Clash Over Bridgegate
Kelly, who insists she was merely a scapegoat for more powerful officials, including Christie, has said she wants to move on with her life.
Hogan, meanwhile, will not let Bergen County forget the scandal. In March, he chose the foot of the George Washington Bridge to announce his reelection campaign and called Kelly “unfit to run for political office.”
The Democrat recently released digital ads attacking Kelly for the lane closures, which were part of a ploy enacted against Fort Lee Democratic Mayor Mark Sokolich because he did not endorse Christie’s re-election bid.
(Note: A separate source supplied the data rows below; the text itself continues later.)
Background: an optimization exercise with open tools, aiming at small area. Do not read the settings as production practice. The RTL was checked by simulation tests, not by an equivalence proof against the original design. Power and IR drop assume default switching activity.

==> 06-10: inputs <==
==> flow/design.v <==
`timescale 1ns / 1ps
module debounce_one_shot(
    input CLK,
    input EN,
    input RST,
    input BTN,
    output logic DB_BTN
    );
    logic       ph;
    logic [5:0] q;
    wire s25 = q[1] & q[3] & q[4];               
    wire s52 = q[1] & q[2] & q[3] & q[4];        
    wire s53 = q[2] & q[3] & q[4] & q[5];        
    wire last = ph ? s53 : s25;                  
    wire adv  = ph ? (s52 | s53 | ~BTN) : BTN;   
    wire step = adv & ~last;
    assign DB_BTN = ph & s52;
    wire load = EN | RST;                        
    wire move = EN & step & ~RST;                
    wire wrap = RST | (EN & ph & s53);           
    wire hold = ~load;
    wire fb   = ~(q[5] ^ q[0]);
    always_ff @(posedge CLK) begin
        ph   <= (load & ~RST & (ph ? ~s53 : (BTN & s25))) | (hold & ph);
        q[0] <= (move & fb)   | (hold & q[0]);
        q[1] <= (move & q[0]) | (hold & q[1]);
        q[2] <= (move & q[1]) | (hold & q[2]);
        q[3] <= (move & q[2]) | (hold & q[3]);
        q[4] <= (move & q[3]) | (hold & q[4]);
        q[5] <= (move & q[4]) | wrap | (hold & q[5]);
    end
endmodule
`timescale 1ns / 1ps
module position_mover(
    input RBTN,
    input LBTN,
    input clock,
    input en,
    input reset,
    input rst,
    output [2:0] columnPosition
    );
    logic [2:0] position;
    always_ff @(posedge clock) begin
        if (reset)
            position <= 3'b011;
        else if (en) begin
            if (rst)
                position <= 3'b011;
            else if (RBTN && !LBTN && !(position[2] && position[1]))
                position <= position + 3'd1;
            else if (LBTN && !RBTN && position != 3'd0)
                position <= position - 3'd1;
        end
    end
    assign columnPosition = position;
endmodule
`timescale 1ns / 1ps
module game_state(
    input clock,
    input en,
    input reset,
    input rst,
    input select,
    input [2:0] columnPosition,
    output logic [7:0] green_driver,
    output logic [7:0] blue_driver,
    output logic [7:0] row_driver
    );
    logic       turn;
    logic [2:0] topPos;
    logic       topTurn;
    logic [2:0] scan;
    wire clr = reset | (en & rst);
    always_ff @(posedge clock) begin
        if (clr)
            turn <= 1'b0;
        else if (en & select)
            turn <= ~turn;
    end
    always_ff @(posedge clock) begin
        if (reset) begin
            topPos  <= 3'd7;
            topTurn <= 1'b0;
            scan    <= 3'd0;
        end else if (en) begin
            topPos  <= columnPosition;
            topTurn <= turn;
            scan    <= scan + 3'd1;
        end
    end
    wire       s0 = (scan == 3'd0);
    wire       s2 = (scan == 3'd2);
    wire [4:0] lvl;                      
    wire [5:1] above;                    
    assign lvl[0] = (scan == 3'd7);
    assign lvl[1] = (scan == 3'd6);
    assign lvl[2] = (scan == 3'd5);
    assign lvl[3] = (scan == 3'd4);
    assign lvl[4] = (scan == 3'd3);
    assign above[1] = lvl[0];
    assign above[2] = scan[2] & scan[1];
    assign above[3] = scan[2] & (scan[1] | scan[0]);
    assign above[4] = scan[2];
    assign above[5] = scan[2] | (scan[1] & scan[0]);
    wire topTurnRow = s0 & topTurn;
    logic [5:0] w   [0:6];
    logic [6:0] sel;                     
    logic [5:0] cw;                      
    always_comb begin
        cw = 6'd0;
        for (int i = 0; i < 7; i++) begin
            sel[i] = (columnPosition == i);
            cw = cw | ({6{sel[i]}} & w[i]);
        end
    end
    wire [5:0] cp = {1'b0, cw[5], cw[5] | cw[4], cw[5] | cw[4] | cw[3],
                     cw[5] | cw[4] | cw[3] | cw[2], cw[5] | cw[4] | cw[3] | cw[2] | cw[1]};
    wire [5:0] ct = cw & ~cp;            
    wire [5:0] nw = {cw[5] | ct[4], (cw[4:0] & ~(ct[4:0] & {5{~turn}})) | {ct[3:0], 1'b0}};
    wire drop = en & select & ~rst & ~reset;
    genvar gc;
    generate
        for (gc = 0; gc < 7; gc++) begin : col
            logic og, ob;
            wire [5:0] cwc = w[gc];
            wire d    = drop & sel[gc];
            wire hold = ~(d | clr);
            always_ff @(posedge clock) begin
                w[gc] <= ({6{d}} & nw) | ({6{hold}} & cwc) | {5'b0, clr};
                og    <= ~clr & (og | (d & ~turn & cwc[5]));
                ob    <= ~clr & (ob | (d & turn & cwc[5]));
            end
            wire lit = (cwc[1] & above[1]) | (cwc[2] & above[2]) | (cwc[3] & above[3]) |
                       (cwc[4] & above[4]) | (cwc[5] & above[5]) |
                       (s0 & (topPos == gc));
            wire blu = (cwc[0] & lvl[0]) | (cwc[1] & lvl[1]) | (cwc[2] & lvl[2]) |
                       (cwc[3] & lvl[3]) | (cwc[4] & lvl[4]) | topTurnRow;
            assign green_driver[7 - gc] = ~((lit & ~blu) | (s2 & og));
            assign blue_driver[7 - gc]  = ~((lit & blu) | (s2 & ob));
        end
    endgenerate
    assign green_driver[0] = 1'b1;
    assign blue_driver[0]  = 1'b1;
    assign row_driver = 8'd1 << scan;
endmodule
`timescale 1ns / 1ps
`timescale 1ns / 1ps
module connect_four(
    input clock,
    input reset,                        
    input rbtn, lbtn, mbtn, bbtn,
    output logic [7:0] row, greenColumn, blueColumn
    );
    logic tick, db_mbtn, db_bbtn, db_lbtn, db_rbtn;
    logic [2:0] position;
    clk_div MYCLOCK (.clk(clock), .reset(reset), .sclk(tick));
    debounce_one_shot debouncer1 (.CLK(clock), .EN(tick), .RST(reset), .BTN(mbtn), .DB_BTN(db_mbtn));
    debounce_one_shot debouncer2 (.CLK(clock), .EN(tick), .RST(reset), .BTN(bbtn), .DB_BTN(db_bbtn));
    debounce_one_shot debouncer3 (.CLK(clock), .EN(tick), .RST(reset), .BTN(rbtn), .DB_BTN(db_rbtn));
    debounce_one_shot debouncer4 (.CLK(clock), .EN(tick), .RST(reset), .BTN(lbtn), .DB_BTN(db_lbtn));
    position_mover mover (
        .RBTN(db_rbtn), .LBTN(db_lbtn), .rst(db_bbtn),
        .clock(clock), .en(tick), .reset(reset),
        .columnPosition(position)
    );
    game_state game (
        .clock(clock), .en(tick), .reset(reset),
        .rst(db_bbtn), .select(db_mbtn), .columnPosition(position),
        .green_driver(greenColumn), .blue_driver(blueColumn), .row_driver(row)
    );
endmodule
module clk_div (
    input clk,
    input reset,
    output sclk
    );
    logic [6:0] q;
    assign sclk = ~q[6] & ~q[5] & ~q[3] & q[2] & ~q[1] & ~q[0];
    always_ff @(posedge clk) begin
        if (reset)
            q <= 7'b1011110;
        else
            q <= {q[5], q[4] | sclk, q[3:0], ~(q[6] ^ q[0])};
    end
endmodule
In response, Kelly has accused Hogan of trying to distract by seizing on “juvenile drama to distract from his own record of misappropriation of taxpayer dollars on promotional materials and patronage for his political friends.”
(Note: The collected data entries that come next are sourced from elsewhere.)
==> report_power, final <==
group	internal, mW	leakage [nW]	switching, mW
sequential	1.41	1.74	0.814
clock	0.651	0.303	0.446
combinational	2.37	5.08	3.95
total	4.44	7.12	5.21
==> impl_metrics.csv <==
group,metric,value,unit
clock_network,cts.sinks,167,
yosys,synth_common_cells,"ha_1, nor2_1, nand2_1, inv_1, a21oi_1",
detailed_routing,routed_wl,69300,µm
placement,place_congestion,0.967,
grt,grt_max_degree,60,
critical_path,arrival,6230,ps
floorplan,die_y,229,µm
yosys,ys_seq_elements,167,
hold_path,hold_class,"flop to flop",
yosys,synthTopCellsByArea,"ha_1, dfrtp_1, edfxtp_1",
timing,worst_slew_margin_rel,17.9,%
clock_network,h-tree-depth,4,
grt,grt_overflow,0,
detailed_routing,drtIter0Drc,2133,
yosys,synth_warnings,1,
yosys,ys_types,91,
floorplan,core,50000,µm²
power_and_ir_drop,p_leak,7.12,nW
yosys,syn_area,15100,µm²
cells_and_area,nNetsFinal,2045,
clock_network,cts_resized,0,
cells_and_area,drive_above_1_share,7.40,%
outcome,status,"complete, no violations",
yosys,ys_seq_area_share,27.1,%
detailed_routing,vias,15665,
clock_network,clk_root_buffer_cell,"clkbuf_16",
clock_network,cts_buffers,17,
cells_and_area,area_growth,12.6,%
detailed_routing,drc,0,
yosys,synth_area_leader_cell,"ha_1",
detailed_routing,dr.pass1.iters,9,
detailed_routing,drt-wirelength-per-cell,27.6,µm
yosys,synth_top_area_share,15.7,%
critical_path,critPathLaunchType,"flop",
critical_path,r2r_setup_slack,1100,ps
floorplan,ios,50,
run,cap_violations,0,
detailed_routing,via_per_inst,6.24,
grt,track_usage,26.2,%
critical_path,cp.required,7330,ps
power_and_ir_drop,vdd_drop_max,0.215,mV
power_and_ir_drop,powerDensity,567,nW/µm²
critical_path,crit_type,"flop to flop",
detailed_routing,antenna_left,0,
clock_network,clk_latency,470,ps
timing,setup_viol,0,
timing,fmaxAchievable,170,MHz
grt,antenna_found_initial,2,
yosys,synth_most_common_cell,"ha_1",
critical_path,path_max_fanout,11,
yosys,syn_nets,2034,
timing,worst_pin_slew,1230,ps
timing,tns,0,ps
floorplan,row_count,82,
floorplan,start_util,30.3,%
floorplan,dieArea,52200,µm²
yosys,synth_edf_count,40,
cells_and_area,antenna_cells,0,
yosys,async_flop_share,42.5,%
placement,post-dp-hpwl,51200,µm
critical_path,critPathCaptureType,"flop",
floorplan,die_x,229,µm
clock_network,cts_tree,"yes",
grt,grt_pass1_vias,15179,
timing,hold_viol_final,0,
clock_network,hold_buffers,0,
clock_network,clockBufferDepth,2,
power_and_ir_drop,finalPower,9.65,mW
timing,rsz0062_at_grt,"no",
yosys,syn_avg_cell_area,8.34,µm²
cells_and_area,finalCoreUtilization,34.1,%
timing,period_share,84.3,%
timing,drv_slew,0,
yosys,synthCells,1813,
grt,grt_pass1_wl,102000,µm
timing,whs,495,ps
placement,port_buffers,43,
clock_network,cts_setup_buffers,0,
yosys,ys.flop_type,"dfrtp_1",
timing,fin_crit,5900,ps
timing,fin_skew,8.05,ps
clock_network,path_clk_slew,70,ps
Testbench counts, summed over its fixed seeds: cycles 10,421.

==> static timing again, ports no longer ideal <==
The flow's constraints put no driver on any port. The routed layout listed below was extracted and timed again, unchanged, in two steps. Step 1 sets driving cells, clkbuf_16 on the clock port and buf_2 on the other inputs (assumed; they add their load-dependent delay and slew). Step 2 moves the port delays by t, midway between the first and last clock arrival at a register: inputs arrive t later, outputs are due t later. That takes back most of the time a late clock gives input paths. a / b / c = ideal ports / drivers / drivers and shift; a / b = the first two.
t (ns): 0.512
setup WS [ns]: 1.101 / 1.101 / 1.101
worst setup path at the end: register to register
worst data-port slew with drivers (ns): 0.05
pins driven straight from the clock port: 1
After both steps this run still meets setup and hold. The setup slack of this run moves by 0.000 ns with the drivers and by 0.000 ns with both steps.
During an October debate sponsored by the Bergen County chapter of the NAACP, Hogan centered his attack on Bridgegate, claiming Kelly’s career was “not exactly a distinguished” one and that her public service work was “appointed political jobs.” He added that he is “not sure her past qualifies her” for the post of county clerk.
Kelly once again denied having any role “in closing or realigning lanes of the bridge” and pointed out that her conviction of nine federal charges was later overturned.
Democrat: John S. Hogan (Incumbent)
Bio: A former two-term mayor and councilman in Northvale, Hogan served as a Bergen County Freeholder in 2010. The following year, he ousted interim Republican county clerk Elizabeth Randall in the 2011 general election. He was re-elected in 2016, defeating Hector Olmo. Hogan’s background also includes serving as vice chair of the Bergen County Planning Board, as well as Bergen County Election Commissioner. During his tenure as clerk, Hogan has modernized the offices, broadened its services to reach more residents and claims to have saved money on the cost of printing ballots
North-JerseyNews.com Fact: The Hogan family’s involvement in local politics stretches back four generations. Earlier this year, Hogan’s son was sworn in as a Northvale councilman, following in the footsteps of his father, grandfather and great grandfather.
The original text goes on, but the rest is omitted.